1675. Probabilistic Connectivity in Fibre Tractography
Parya MomayyezSiahkal 1 , Kaleem Siddiqi 1
1 School of Computer Science, Centre for Intelligent Machines, McGill University, Montréal, Quebec, Canada
We introduce a probabilistic connectivity index between two regions, based on diffusion MRI, by using a stochastic nonlinear differential equation to model
the Brownian motion of water molecules in a medium. The model is linked to the physical basis of the diffusion process and leads to promising results on the
MICCAI 2008 Fibre cup phantom. Our experiments yield highly curving fibre tracts without the need to impose thresholds on curvature or torsion or to
eliminate false positives. An additional benefit is the algorithm's low computational complexity and the fact that its parameters are data-driven and are
selected automatically.
1676. Analysis of Connectivity of Gray Matter Regions Using DTI and Graph Theory
Amy Kuceyeski 1 , Ashish Raj 1
1 Radiology, Weill Cornell Medical College, New York, NY, United States
The connectivity of gray matter regions in the brain via white matter tracts has recently become an area of wide interest due to the advances in imaging
techniques that measure structural connections via white matter (DTI. The information that can be extracted from this modality has not yet been harvested
fully due to its relative novelty; however some studies have proven its potential. We propose a computational methodology that utilizes DTI and structural
images of the brain, graph theory, and clustering algorithms to explore regions of high connectivity and importance to overall connectivity in normal brains.

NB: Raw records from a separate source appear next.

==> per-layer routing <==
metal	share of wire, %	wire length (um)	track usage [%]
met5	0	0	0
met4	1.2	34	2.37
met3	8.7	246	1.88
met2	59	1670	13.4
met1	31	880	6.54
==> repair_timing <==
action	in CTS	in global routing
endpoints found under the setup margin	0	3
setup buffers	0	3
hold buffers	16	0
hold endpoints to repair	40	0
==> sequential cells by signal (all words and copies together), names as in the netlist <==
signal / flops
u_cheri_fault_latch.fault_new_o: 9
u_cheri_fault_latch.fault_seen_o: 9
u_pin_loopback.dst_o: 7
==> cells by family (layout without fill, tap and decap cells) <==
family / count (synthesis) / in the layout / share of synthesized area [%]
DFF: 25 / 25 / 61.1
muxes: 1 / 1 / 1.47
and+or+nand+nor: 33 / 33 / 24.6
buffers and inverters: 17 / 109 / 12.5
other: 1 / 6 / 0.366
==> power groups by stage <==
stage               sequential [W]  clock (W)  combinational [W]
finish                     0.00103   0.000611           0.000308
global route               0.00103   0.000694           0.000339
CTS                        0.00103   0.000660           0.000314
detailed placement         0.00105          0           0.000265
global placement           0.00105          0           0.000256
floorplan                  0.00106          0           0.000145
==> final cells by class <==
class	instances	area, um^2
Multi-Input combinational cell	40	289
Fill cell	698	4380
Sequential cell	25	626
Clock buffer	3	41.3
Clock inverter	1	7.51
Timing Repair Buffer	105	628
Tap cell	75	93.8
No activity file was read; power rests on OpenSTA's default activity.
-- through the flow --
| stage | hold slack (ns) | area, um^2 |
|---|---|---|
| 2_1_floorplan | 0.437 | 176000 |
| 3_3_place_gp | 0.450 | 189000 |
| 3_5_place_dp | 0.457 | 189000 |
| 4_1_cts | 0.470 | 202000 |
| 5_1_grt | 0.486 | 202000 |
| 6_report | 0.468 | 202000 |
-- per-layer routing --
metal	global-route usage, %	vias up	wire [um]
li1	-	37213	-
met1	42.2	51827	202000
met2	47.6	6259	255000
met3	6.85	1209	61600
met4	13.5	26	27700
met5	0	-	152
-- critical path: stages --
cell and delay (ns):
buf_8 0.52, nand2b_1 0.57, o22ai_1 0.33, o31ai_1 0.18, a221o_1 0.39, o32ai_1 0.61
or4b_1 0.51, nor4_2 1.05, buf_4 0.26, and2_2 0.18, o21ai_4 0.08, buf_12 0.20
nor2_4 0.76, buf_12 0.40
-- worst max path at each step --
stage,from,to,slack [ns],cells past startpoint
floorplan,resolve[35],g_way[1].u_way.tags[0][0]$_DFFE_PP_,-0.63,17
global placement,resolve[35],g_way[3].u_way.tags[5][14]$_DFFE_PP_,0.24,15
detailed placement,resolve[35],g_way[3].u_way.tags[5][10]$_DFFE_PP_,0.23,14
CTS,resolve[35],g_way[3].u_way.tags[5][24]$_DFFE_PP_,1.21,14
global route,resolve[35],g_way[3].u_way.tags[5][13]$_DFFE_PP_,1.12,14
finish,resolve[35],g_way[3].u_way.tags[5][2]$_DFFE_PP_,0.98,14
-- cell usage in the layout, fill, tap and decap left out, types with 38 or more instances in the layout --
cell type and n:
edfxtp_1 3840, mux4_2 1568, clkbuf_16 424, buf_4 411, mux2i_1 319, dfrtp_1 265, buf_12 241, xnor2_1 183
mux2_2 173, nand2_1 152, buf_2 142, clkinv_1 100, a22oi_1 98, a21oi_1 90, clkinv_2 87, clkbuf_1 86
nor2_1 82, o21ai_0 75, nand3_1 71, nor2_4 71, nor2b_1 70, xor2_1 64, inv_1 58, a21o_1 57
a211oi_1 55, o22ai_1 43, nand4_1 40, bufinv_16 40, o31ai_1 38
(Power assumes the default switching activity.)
<file path="src/hw/evr_settings.svh">
`ifndef EVR_SETTINGS_SVH
`define EVR_SETTINGS_SVH

// Link framing
`define EVR_SLOTS         64        // Slots per frame cycle
`define EVR_COMMA_PERIOD  4         // Comma on event lane every N slots

// Event FIFO
`define EVR_FIFO_DEPTH    16

// Segmented data
`define EVR_SEG_BYTES     16        // Payload bytes per segment

// 8b/10b control characters
`define EVR_K_COMMA       8'hBC     // K28.5
`define EVR_K_START       8'h5C     // K28.2, segment start
`define EVR_K_STOP        8'h3C     // K28.1, segment stop

// Checksum is seed minus byte sum
`define EVR_CSUM_SEED     16'hFFFF

`endif

</file>
<file path="src/hw/evr_ctrl_pkg.sv">
`default_nettype none

`include "evr_settings.svh"

package evr_ctrl_pkg;

    typedef logic [7:0]  event_code_t;
    typedef logic [30:0] presc_t;       // Prescaler compare value
    typedef logic [15:0] csum_t;

    // Extra MSB is the wrap bit
    typedef logic [$clog2(`EVR_FIFO_DEPTH):0] fifo_ptr_t;

    typedef logic [$clog2(`EVR_SEG_BYTES)-1:0] seg_addr_t;

    // Byte role in the segmented-data frame
    typedef enum logic [2:0] {
        FP_START,
        FP_SEGNUM,
        FP_DATA,
        FP_STOP,
        FP_CSUM_HI,
        FP_CSUM_LO,
        FP_PAD
    } frame_pos_e;

endpackage

`default_nettype wire

</file>
<file path="src/hw/evr_link_pkg.sv">
`default_nettype none

`include "evr_settings.svh"

package evr_link_pkg;

    // One byte lane of the link word
    typedef logic [7:0] link_byte_t;

    // Slot index within the frame cycle
    typedef logic [$clog2(`EVR_SLOTS)-1:0] slot_t;

    // K flags, bit 1 event lane, bit 0 data lane
    typedef logic [1:0] link_k_t;

    typedef struct packed {
        link_byte_t event_byte;     // 15:8
        link_byte_t data_byte;      // 7:0
    } link_word_t;

    // Per-lane result for the current slot
    typedef struct packed {
        link_byte_t value;
        logic       is_k;
    } lane_out_t;

endpackage

`default_nettype wire

</file>
<file path="src/hw/evr_data_lane.sv">
`timescale 1ns/100ps
`default_nettype none

`include "evr_settings.svh"

module evr_data_lane (
    input  logic                        clk,
    input  logic                        rst_i,
    input  evr_link_pkg::slot_t         slot_i,
    input  logic                        slot_valid_i,
    input  evr_link_pkg::link_byte_t    dbus_i,
    input  evr_link_pkg::link_byte_t    seg_num_i,
    input  logic                        seg_wr_i,
    input  evr_ctrl_pkg::seg_addr_t     seg_waddr_i,
    input  evr_link_pkg::link_byte_t    seg_wdata_i,
    output evr_link_pkg::lane_out_t     lane_o
);

    localparam int SLOT_W    = $bits(evr_link_pkg::slot_t);
    localparam int ADDR_W    = $bits(evr_ctrl_pkg::seg_addr_t);
    localparam int DATA_LAST = `EVR_SEG_BYTES + 1;   // Last payload position

    evr_link_pkg::link_byte_t  seg_buf [`EVR_SEG_BYTES];
    evr_ctrl_pkg::seg_addr_t   rd_addr;
    evr_ctrl_pkg::frame_pos_e  frame_pos;
    evr_ctrl_pkg::csum_t       csum_acc;
    evr_ctrl_pkg::csum_t       csum_out;
    evr_link_pkg::link_byte_t  frame_byte;

    logic [SLOT_W-2:0] frame_idx;
    logic [SLOT_W-2:0] data_off;
    logic              frame_k;
    logic              odd_slot;

    assign odd_slot  = slot_i[0];
    assign frame_idx = slot_i[SLOT_W-1:1];      // Two slots per frame byte
    assign data_off  = frame_idx - 2'd2;
    assign rd_addr   = data_off[ADDR_W-1:0];
    assign csum_out  = `EVR_CSUM_SEED - csum_acc;

    always_ff @(posedge clk)
    begin
        if (seg_wr_i)
            seg_buf[seg_waddr_i] <= seg_wdata_i;
    end

    // Frame sequencer
    always_comb
    begin
        if (frame_idx == 0)
            frame_pos = evr_ctrl_pkg::FP_START;
        else if (frame_idx == 1)
            frame_pos = evr_ctrl_pkg::FP_SEGNUM;
        else if (int'(frame_idx) <= DATA_LAST)
            frame_pos = evr_ctrl_pkg::FP_DATA;
        else if (int'(frame_idx) == DATA_LAST + 1)
            frame_pos = evr_ctrl_pkg::FP_STOP;
        else if (int'(frame_idx) == DATA_LAST + 2)
            frame_pos = evr_ctrl_pkg::FP_CSUM_HI;
        else if (int'(frame_idx) == DATA_LAST + 3)
            frame_pos = evr_ctrl_pkg::FP_CSUM_LO;
        else
            frame_pos = evr_ctrl_pkg::FP_PAD;
    end

    always_comb
    begin
        frame_byte = '0;
        frame_k    = 1'b0;
        case (frame_pos)
            evr_ctrl_pkg::FP_START:
            begin
                frame_byte = `EVR_K_START;
                frame_k    = 1'b1;
            end
            evr_ctrl_pkg::FP_SEGNUM:  frame_byte = seg_num_i;
            evr_ctrl_pkg::FP_DATA:    frame_byte = seg_buf[rd_addr];
            evr_ctrl_pkg::FP_STOP:
            begin
                frame_byte = `EVR_K_STOP;
                frame_k    = 1'b1;
            end
            evr_ctrl_pkg::FP_CSUM_HI: frame_byte = csum_out[15:8];   // MSB first
            evr_ctrl_pkg::FP_CSUM_LO: frame_byte = csum_out[7:0];
            default:                  frame_byte = '0;                // Pad
        endcase
    end

    // Running sum over segment number and payload as they go out
    always_ff @(posedge clk)
    begin
        if (rst_i)
        begin
            csum_acc <= '0;
        end
        else if (slot_valid_i && odd_slot)
        begin
            case (frame_pos)
                evr_ctrl_pkg::FP_START:  csum_acc <= '0;
                evr_ctrl_pkg::FP_SEGNUM,
                evr_ctrl_pkg::FP_DATA:   csum_acc <= csum_acc + {8'h00, frame_byte};
                default:                 csum_acc <= csum_acc;
            endcase
        end
    end

    // Even slots carry the distributed bus
    always_comb
    begin
        lane_o = '0;
        if (slot_valid_i)
        begin
            if (odd_slot)
            begin
                lane_o.value = frame_byte;
                lane_o.is_k  = frame_k;
            end
            else
            begin
                lane_o.value = dbus_i;
            end
        end
    end

endmodule

`default_nettype wire

</file>
<file path="src/hw/evr_event_lane.sv">
`timescale 1ns/100ps
`default_nettype none

`include "evr_settings.svh"

module evr_event_lane (
    input  logic                      clk,
    input  logic                      rst_i,
    input  logic                      clear_i,
    input  evr_ctrl_pkg::presc_t      presc_i,
    input  evr_link_pkg::slot_t       slot_i,
    input  logic                      slot_valid_i,
    output evr_link_pkg::lane_out_t   lane_o
);

    localparam int PTR_W = $bits(evr_ctrl_pkg::fifo_ptr_t);

    evr_ctrl_pkg::presc_t      presc_cnt;
    evr_ctrl_pkg::event_code_t ev_code;
    evr_ctrl_pkg::event_code_t next_code;
    evr_ctrl_pkg::event_code_t fifo_mem [`EVR_FIFO_DEPTH];
    evr_ctrl_pkg::fifo_ptr_t   wr_ptr;
    evr_ctrl_pkg::fifo_ptr_t   rd_ptr;

    logic fifo_empty;
    logic fifo_full;
    logic push;
    logic pop;
    logic comma_slot;

    // Code sequence skips zero, 0 is the null event
    assign next_code = (ev_code == 8'hFF) ? 8'h01 : ev_code + 8'h01;

    assign fifo_empty = (wr_ptr == rd_ptr);
    assign fifo_full  = (wr_ptr[PTR_W-1] != rd_ptr[PTR_W-1]) &&
                        (wr_ptr[PTR_W-2:0] == rd_ptr[PTR_W-2:0]);

    // Prescaler frozen while full so nothing is dropped
    assign push = !fifo_full && (presc_cnt >= presc_i);

    assign comma_slot = (int'(slot_i) % `EVR_COMMA_PERIOD) == 0;
    assign pop        = slot_valid_i && !comma_slot && !fifo_empty;

    // Test-event generator
    always_ff @(posedge clk)
    begin
        if (rst_i || clear_i)
        begin
            presc_cnt <= '0;
            ev_code   <= '0;
        end
        else if (!fifo_full)
        begin
            if (push)
            begin
                presc_cnt <= '0;
                ev_code   <= next_code;     // Same value goes into the FIFO
            end
            else
            begin
                presc_cnt <= presc_cnt + 1'b1;
            end
        end
    end

    always_ff @(posedge clk)
    begin
        if (rst_i || clear_i)
        begin
            wr_ptr <= '0;
            rd_ptr <= '0;
        end
        else
        begin
            if (push)
                wr_ptr <= wr_ptr + 1'b1;
            if (pop)
                rd_ptr <= rd_ptr + 1'b1;
        end
    end

    always_ff @(posedge clk)
    begin
        if (push)
            fifo_mem[wr_ptr[PTR_W-2:0]] <= next_code;
    end

    // Comma insertion, otherwise FIFO head or null byte
    always_comb
    begin
        lane_o = '0;
        if (slot_valid_i)
        begin
            if (comma_slot)
            begin
                lane_o.value = `EVR_K_COMMA;
                lane_o.is_k  = 1'b1;
            end
            else if (!fifo_empty)
            begin
                lane_o.value = fifo_mem[rd_ptr[PTR_W-2:0]];     // Popped this cycle
            end
        end
    end

endmodule

`default_nettype wire

</file>
<file path="src/hw/evr_lane_combiner.sv">
`timescale 1ns/100ps
`default_nettype none

`include "evr_settings.svh"

module evr_lane_combiner (
    input  logic                        clk,
    input  logic                        rst_i,
    input  logic                        enable_i,
    input  evr_link_pkg::lane_out_t     ev_lane_i,
    input  evr_link_pkg::lane_out_t     data_lane_i,
    output evr_link_pkg::slot_t         slot_o,
    output logic                        slot_valid_o,
    output evr_link_pkg::link_word_t    tx_word_o,
    output evr_link_pkg::link_k_t       tx_k_o
);

    localparam evr_link_pkg::slot_t SLOT_LAST = evr_link_pkg::slot_t'(`EVR_SLOTS - 1);

    evr_link_pkg::slot_t slot_q;

    assign slot_o       = slot_q;
    assign slot_valid_o = enable_i;

    // Held at 0 while disabled so the first slot after enable is 0
    always_ff @(posedge clk)
    begin
        if (rst_i || !enable_i)
        begin
            slot_q <= '0;
        end
        else if (slot_q == SLOT_LAST)
        begin
            slot_q <= '0;
        end
        else
        begin
            slot_q <= slot_q + 1'b1;
        end
    end

    // Output register, one clock behind the slot index
    always_ff @(posedge clk)
    begin
        if (rst_i || !enable_i)
        begin
            tx_word_o <= '0;
            tx_k_o    <= '0;
        end
        else
        begin
            tx_word_o.event_byte <= ev_lane_i.value;
            tx_word_o.data_byte  <= data_lane_i.value;
            tx_k_o               <= {ev_lane_i.is_k, data_lane_i.is_k};
        end
    end

endmodule

`default_nettype wire

</file>
<file path="src/hw/evr_link_tx.sv">
`timescale 1ns/100ps
`default_nettype none

module evr_link_tx (
    input  logic                        clk,
    input  logic                        rst_i,
    input  logic                        enable_i,
    input  logic                        clear_i,
    input  evr_ctrl_pkg::presc_t        presc_i,
    input  evr_link_pkg::link_byte_t    dbus_i,
    input  evr_link_pkg::link_byte_t    seg_num_i,
    input  logic                        seg_wr_i,
    input  evr_ctrl_pkg::seg_addr_t     seg_waddr_i,
    input  evr_link_pkg::link_byte_t    seg_wdata_i,
    output evr_link_pkg::link_word_t    tx_word_o,
    output evr_link_pkg::link_k_t       tx_k_o
);

    evr_link_pkg::slot_t     slot;
    logic                    slot_valid;
    evr_link_pkg::lane_out_t ev_lane;
    evr_link_pkg::lane_out_t data_lane;

    evr_event_lane u_event_lane (
        .clk          (clk),
        .rst_i        (rst_i),
        .clear_i      (clear_i),
        .presc_i      (presc_i),
        .slot_i       (slot),
        .slot_valid_i (slot_valid),
        .lane_o       (ev_lane)
    );

    evr_data_lane u_data_lane (
        .clk          (clk),
        .rst_i        (rst_i),
        .slot_i       (slot),
        .slot_valid_i (slot_valid),
        .dbus_i       (dbus_i),
        .seg_num_i    (seg_num_i),
        .seg_wr_i     (seg_wr_i),
        .seg_waddr_i  (seg_waddr_i),
        .seg_wdata_i  (seg_wdata_i),
        .lane_o       (data_lane)
    );

    evr_lane_combiner u_combiner (
        .clk          (clk),
        .rst_i        (rst_i),
        .enable_i     (enable_i),
        .ev_lane_i    (ev_lane),
        .data_lane_i  (data_lane),
        .slot_o       (slot),
        .slot_valid_o (slot_valid),
        .tx_word_o    (tx_word_o),
        .tx_k_o       (tx_k_o)
    );

endmodule

`default_nettype wire

</file>
<file path="config.mk">
export PLATFORM = sky130hd
export DESIGN_NAME = evr_link_tx
export DESIGN_NICKNAME = d
export VERILOG_FILES = /design/src/hw/evr_ctrl_pkg.sv /design/src/hw/evr_link_pkg.sv /design/src/hw/evr_data_lane.sv /design/src/hw/evr_event_lane.sv /design/src/hw/evr_lane_combiner.sv /design/src/hw/evr_link_tx.sv
export VERILOG_INCLUDE_DIRS = /design/src /design/src/hw
export SDC_FILE = /design/constraint.sdc
export NUM_CORES = 1
export LEC_CHECK = 0
export BUFFER_PORTS_ARGS = -buffer_cell sky130_fd_sc_hd__buf_2
export CORE_ASPECT_RATIO = 1.25
export CORE_MARGIN = 2
export CORE_UTILIZATION = 57
export CTS_BUF_LIST = sky130_fd_sc_hd__clkbuf_8
export CTS_CLUSTER_SIZE = 16
export DETAILED_ROUTE_END_ITERATION = 7
export PLACE_DENSITY = 0.84
export SLEW_MARGIN = 30
export SYNTH_ARGS = -nofsm -noshare
export SYNTH_HDL_FRONTEND = slang
export SYNTH_HIERARCHICAL = 1
export SYNTH_SLANG_ARGS = --single-unit
</file>
<file path="constraint.sdc">
create_clock -name clk -period 4.8 [get_ports clk]
set_input_delay 0.96 -clock clk [delete_from_list [all_inputs] [get_ports clk]]
set_output_delay 0.96 -clock clk [all_outputs]
set_load 0.01 [all_outputs]
</file>
* Yosys cells after proc, flatten, opt, wreduce, memory -nomap -nowiden
Memories as Yosys holds them, arrays and structs flattened. A register that Yosys moved wholly into a read port is not among the register bits. Index checks and enable logic that the tools add are counted.
Operators by class: divide/modulo/power cells 0, muxes and demuxes 21, magnitude comparators 2, eq/ne operators 14, add/subtract/negate cells 8, shift operators 0, $mul 0, bitwise operators 3, reductions and logical operators 23
Operator list (count):
- $pmux 8 s6 | 1
- $logic_not 32->1 | 1
- $mux 8 | 4
- $pmux 16 s2 | 1
- $add 31x1->31 const B | 1
- $ge 31x31->1 | 1
- $mux 31 | 1
- $add 16x8->16 | 1
- $sub 16x16->16 const A | 1
- $eq 5x5->1 const B | 3
- $mux 3 | 5
- $add 5x1->5 const B | 2
- $add 8x1->8 const B | 1
- $eq 8x8->1 const B | 1
- $mux 4 | 2
- $reduce_or 2->1 | 4
- $add 6x1->6 const B | 1
- $eq 3x2->1 const B | 2
- $eq 3x3->1 const B | 2
- $eq 6x6->1 const B | 1
- $mux 1 | 6
- $eq 5x1->1 const B | 1
- $eq 5x5->1 | 1
- $le 5x5->1 const B | 1
- other kinds (15) | 26
Word-level totals: memories kept 2, latch bits 0, bits of input ports 64, memory bits (read-only) 0, bits in writable memories 256, register bits 89
Memory list:
- u_data_lane.seg_buf | depth 16, bits a word 8, read ports 1, clocked after Yosys merged registers in 0, wr ports 1, RTL line evr_data_lane.sv:23 | evr_link_pkg::link_byte_t seg_buf [`EVR_SEG_BYTES];
- u_event_lane.fifo_mem | depth 16, bits a word 8, read ports 1, clocked after Yosys merged registers in 1, wr ports 1, RTL line evr_event_lane.sv:21 | evr_ctrl_pkg::event_code_t fifo_mem [`EVR_FIFO_DEPTH];

* Longest topological paths before layout
depth after elaboration 11, depth in mapped cells 19

* Cells and area by module
Netlist, hierarchy kept.
Modules (own cells, without submodules):
- evr_event_lane | cells an instance 627, seq. area each 4904.7 um^2, times used 1, area an instance 8433.1 um^2
- evr_data_lane | cells an instance 453, seq. area each 4164.0 um^2, times used 1, area an instance 6447.4 um^2
- evr_lane_combiner | cells an instance 65, seq. area each 480.5 um^2, times used 1, area an instance 728.2 um^2

* Worst setup path before layout
Ideal clock, no wire load.
kind reg-to-reg, start reg u_combiner.slot_q[2], in the netlist u_combiner/slot_o[2], end reg u_data_lane.csum_acc[15], cell stages (with the launch flop) 19, arrival 4024 ps, period minus slack after synthesis 4094 ps, required time 4730 ps, setup slack 706 ps, path through dfxtp_1 > buf_2 > inv_1 > clkbuf_1 > ha_1 > buf_2 > clkbuf_1 > mux4_2 > mux2i_1 > o211ai_1 > a211oi_1 > inv_1 > ha_1 > o21ai_0 > o21bai_1 > o211a_1 > o211ai_1 > or3_1 > a21oi_1
On the way: word-level cells in the longest chain between the ends 11
RTL lines:
- from (decl) | RTL line evr_lane_combiner.sv:20 | evr_link_pkg::slot_t slot_q;
- from (signal assigned) | RTL line evr_lane_combiner.sv:38 | slot_q <= slot_q + 1'b1;
- $eq 5x5->1 | RTL line evr_data_lane.sv:60 | else if (int'(frame_idx) == DATA_LAST + 3)
- $mux 2 | RTL line evr_data_lane.sv:60
- $mux 3 | RTL line evr_data_lane.sv:58 | else if (int'(frame_idx) == DATA_LAST + 2)
- $mux 3 | RTL line evr_data_lane.sv:56 | else if (int'(frame_idx) == DATA_LAST + 1)
- $mux 3 | RTL line evr_data_lane.sv:54 | else if (int'(frame_idx) <= DATA_LAST)
- $mux 3 | RTL line evr_data_lane.sv:52 | else if (frame_idx == 1)
- $mux 3 | RTL line evr_data_lane.sv:50 | if (frame_idx == 0)
- $eq 3x3->1, or another cell as far along | RTL line evr_data_lane.sv:70 | case (frame_pos)
- $pmux 8 s6 / $reduce_or 2->1 (equally long branches) | RTL line evr_data_lane.sv:70, evr_data_lane.sv:98
- $add 16x8->16 / $reduce_bool 2->1 (equally long branches)
- $pmux 16 s2 / $reduce_and 2->1 (equally long branches)
- to (signal assigned) | RTL line evr_data_lane.sv:101 | evr_ctrl_pkg::FP_DATA: csum_acc <= csum_acc + {8'h00, frame_byte};
- to (signal assigned) | RTL line evr_data_lane.sv:102 | default: csum_acc <= csum_acc;
- to (decl) | RTL line evr_data_lane.sv:26 | evr_ctrl_pkg::csum_t csum_acc;
Parallel ways exist; a longest one is shown, timed or not. A chain may end at the register's enable or synchronous reset.

* Worst setup path after layout
start reg u_combiner.slot_q[3], in the netlist u_combiner/slot_o[3], end reg u_data_lane.csum_acc[14]
The elaborated chain is that of the path after synthesis.

==> impl_metrics.csv <==
group,metric,value,unit
synthesis,synth_most_common_cell,"edfxtp_1",
worst_setup_path,cp_data_arrival_time,4710,ps
synthesis,synth-seq-cells,349,
min_path,whs_path_depth,2,
floorplanning,rows,67,
clock_tree,clockBufferDepth,3,
synthesis,netlist_instances,1145,
grt,grt_pass1_wl,52900,um
floorplanning,start_util,58.0,%
detailed_routing,via_count,9972,
clock_tree,htree_levels,2,
placed_design,dp_slack,622,ps
floorplanning,fp.dieArea,0.0287,mm^2
synthesis,avgSynthCellArea,13.6,um^2
synthesis,synth_compound_area_share,8.14,%
timing,period_share,88.6,%
timing,fmax,235,MHz
synthesis,syn_nets,1259,
detailed_routing,antenna_left,0,
floorplanning,die_w,152,um
synthesis,synth_edf_count,256,
floorplanning,die_h,189,um
synthesis,synth-simple-area-share,10.4,%
synthesis,netlist_top_cells_count,"edfxtp_1 (256), dfxtp_1 (93), nor2_1 (87), mux4_2 (56), inv_1 (55)",
detailed_routing,drtIter0Drc,963,
clock_tree,postCtsSetupBuffers,0,
final_layout,multiInputGateArea,0.00566,mm^2
clock_tree,cts_resized,0,
synthesis,syn_area,0.0156,mm^2
timing,setup_viol,0,
final_layout,layout.nets,1364,
worst_setup_path,crit_type,"flip-flop to flip-flop",
synthesis,ys_seq_area_share,61.2,%
timing,hold_slack,487,ps
pwr,power.static_leakage,6.22,nW
job,max_cap_violations,0,
worst_setup_path,rr_worst_depth,15,
timing,rsz0062_at_grt,"no",
pwr,power,6.00,mW
synthesis,synth.top_cell.area_share,49.3,%
pwr,p_per_area,343,mW/mm^2
clock_tree,cts_hold_buf,0,
clock_tree,clk_latency,580,ps
synthesis,yosys.area_share.adder,4.06,%
timing,finalClockSkew,19.5,ps
final_layout,layout-area-overhead-vs-synth,12.0,%
final_layout,drive_gt1_share,20.1,%
synthesis,yosysTopAreaCell,"edfxtp_1",
timing,min_period,4250,ps
worst_setup_path,critPathLaunchType,"flip-flop",
grt,grt_usage,23.3,%
clock_tree,cts.root.buffer_cell,"clkbuf_8",
synthesis,synthMuxAreaShare,10.3,%
timing,fin_ws,545,ps
grt,grt_max_degree,35,
grt,first_global_vias,10079,
final_layout,fill_cells,1885,
synthesis,ys.warnings.count,6,
worst_setup_path,cpMaxStageDelayCell,"nor3_1",
clock_tree,numCtsBuffers,53,
final_layout,regArea,0.00955,mm^2
worst_setup_path,path_cells,"inv_2 > ha_1 > buf_4 > nor3_1 > a221o_1 > a31o_1 > ha_1 > inv_1 > fa_1 > nand2b_1 > a21oi_1 > o221a_2 > o2111ai_1 > xor2_1 > nor2_1",
clock_tree,cts_tree,"done",
synthesis,synth_xor_area_share,3.20,%
timing,tightest_slew,947,ps
timing,fin_tns_setup,0,ps
synthesis,synth_top_family_by_area,"simple AND/OR/NAND/NOR gates",
grt,grt_overflow,0,
min_path,hp-class,"flip-flop to flip-flop",
floorplanning,ioPinCount,82,
clock_tree,clk_pin_slew,70,ps
worst_setup_path,crit_path_end_kind,"flip-flop",
worst_setup_path,required,5250,ps
worst_setup_path,crit_top_cell,"ha_1",
worst_setup_path,path_max_fanout,19,
synthesis,yosysUniqueCellTypes,81,
floorplanning,coreArea,0.0269,mm^2
placed_design,dp_hpwl,22700,um
synthesis,ys.flop_type,"edfxtp_1",
detailed_routing,drc,0,
status,status,"complete, no violations",
detailed_routing,drt-pass1-iter-count,6,
placed_design,gp_congestion,0.910,
detailed_routing,routed_via_density,6.10,
timing,drv_slew,0,
placed_design,port_buffers,81,
grt,antenna_found_initial,1,
detailed_routing,finalWirelength,33500,um
timing,relSlewSlack,36.6,%
synthesis,synthTopCellsByArea,"edfxtp_1 (49%), dfxtp_1 (12%), mux4_2 (8.1%)",
synthesis,synthArstFlopShare,0,%
final_layout,n_antenna_cell,0,
clock_tree,clock_sinks,349,
timing,final_hold_viol_count,0,
worst_setup_path,max_stage_delay,550,ps
detailed_routing,routedWlPerCell,20.5,um
pwr,ir_worst_vdd,0.255,mV
## sequential cells by signal, summed over array words and instances (netlist names), named ones only
| signal | cells |
|---|---|
| u_combiner/slot_o | 6 |
| u_data_lane/csum_acc | 16 |
| u_event_lane/ev_code | 8 |
| u_combiner/tx_k_o | 2 |
| u_data_lane/seg_buf | 128 |
| u_event_lane/fifo_mem | 128 |
| u_combiner/tx_word_o | 16 |
| u_event_lane/wr_ptr | 5 |
| u_event_lane/rd_ptr | 5 |
| u_event_lane/presc_cnt | 31 |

1677. Fiber Tracking of Human Brain Using Moment-Based Orientation Distribution Function and Multi-
Shelled Q-Ball Imaging
Eizou Umezawa 1 , Yoshifumi Kuwayama 2 , Akihito Yamamoto 2 , Hikaru Masumoto 2 , Takashi Fukuba 2 ,
Masao Ohashi 2 , Keiko Terada 2 , Toshiaki Mori 2 , Yutaka Kinomura 2 , Kojiro Yamaguchi 1 , Masayuki
Yamada 1 , Hirofumi Anno 1 , Kazuhiro Katada 3
1 School of Health Sciences, Fujita Health University, Toyoake, Aichi, Japan; 2 Radiological Division, Fujita Health University
Hospital, Toyoake, Aichi, Japan; 3 Department of Radiology, School of Medicine, Fujita Health University, Toyoake, Aichi, Japan
Multi-Shelled QBI (MS-QBI) gives a new orientation distribution function based on the moment of the probability density function. We perform the fiber
tracking of human brain based on MS-QBI and confirm the practicability of the method. We implement a simple procedure for streamline fiber trackings of
pathways that encounter crossings. The pyramidal tract (PT) can be traced beyond the crossing with the superior longitudinal fasciculus by MS-QBI. The
distinction between PT and the corpus callosum in the corona radiata is still difficult.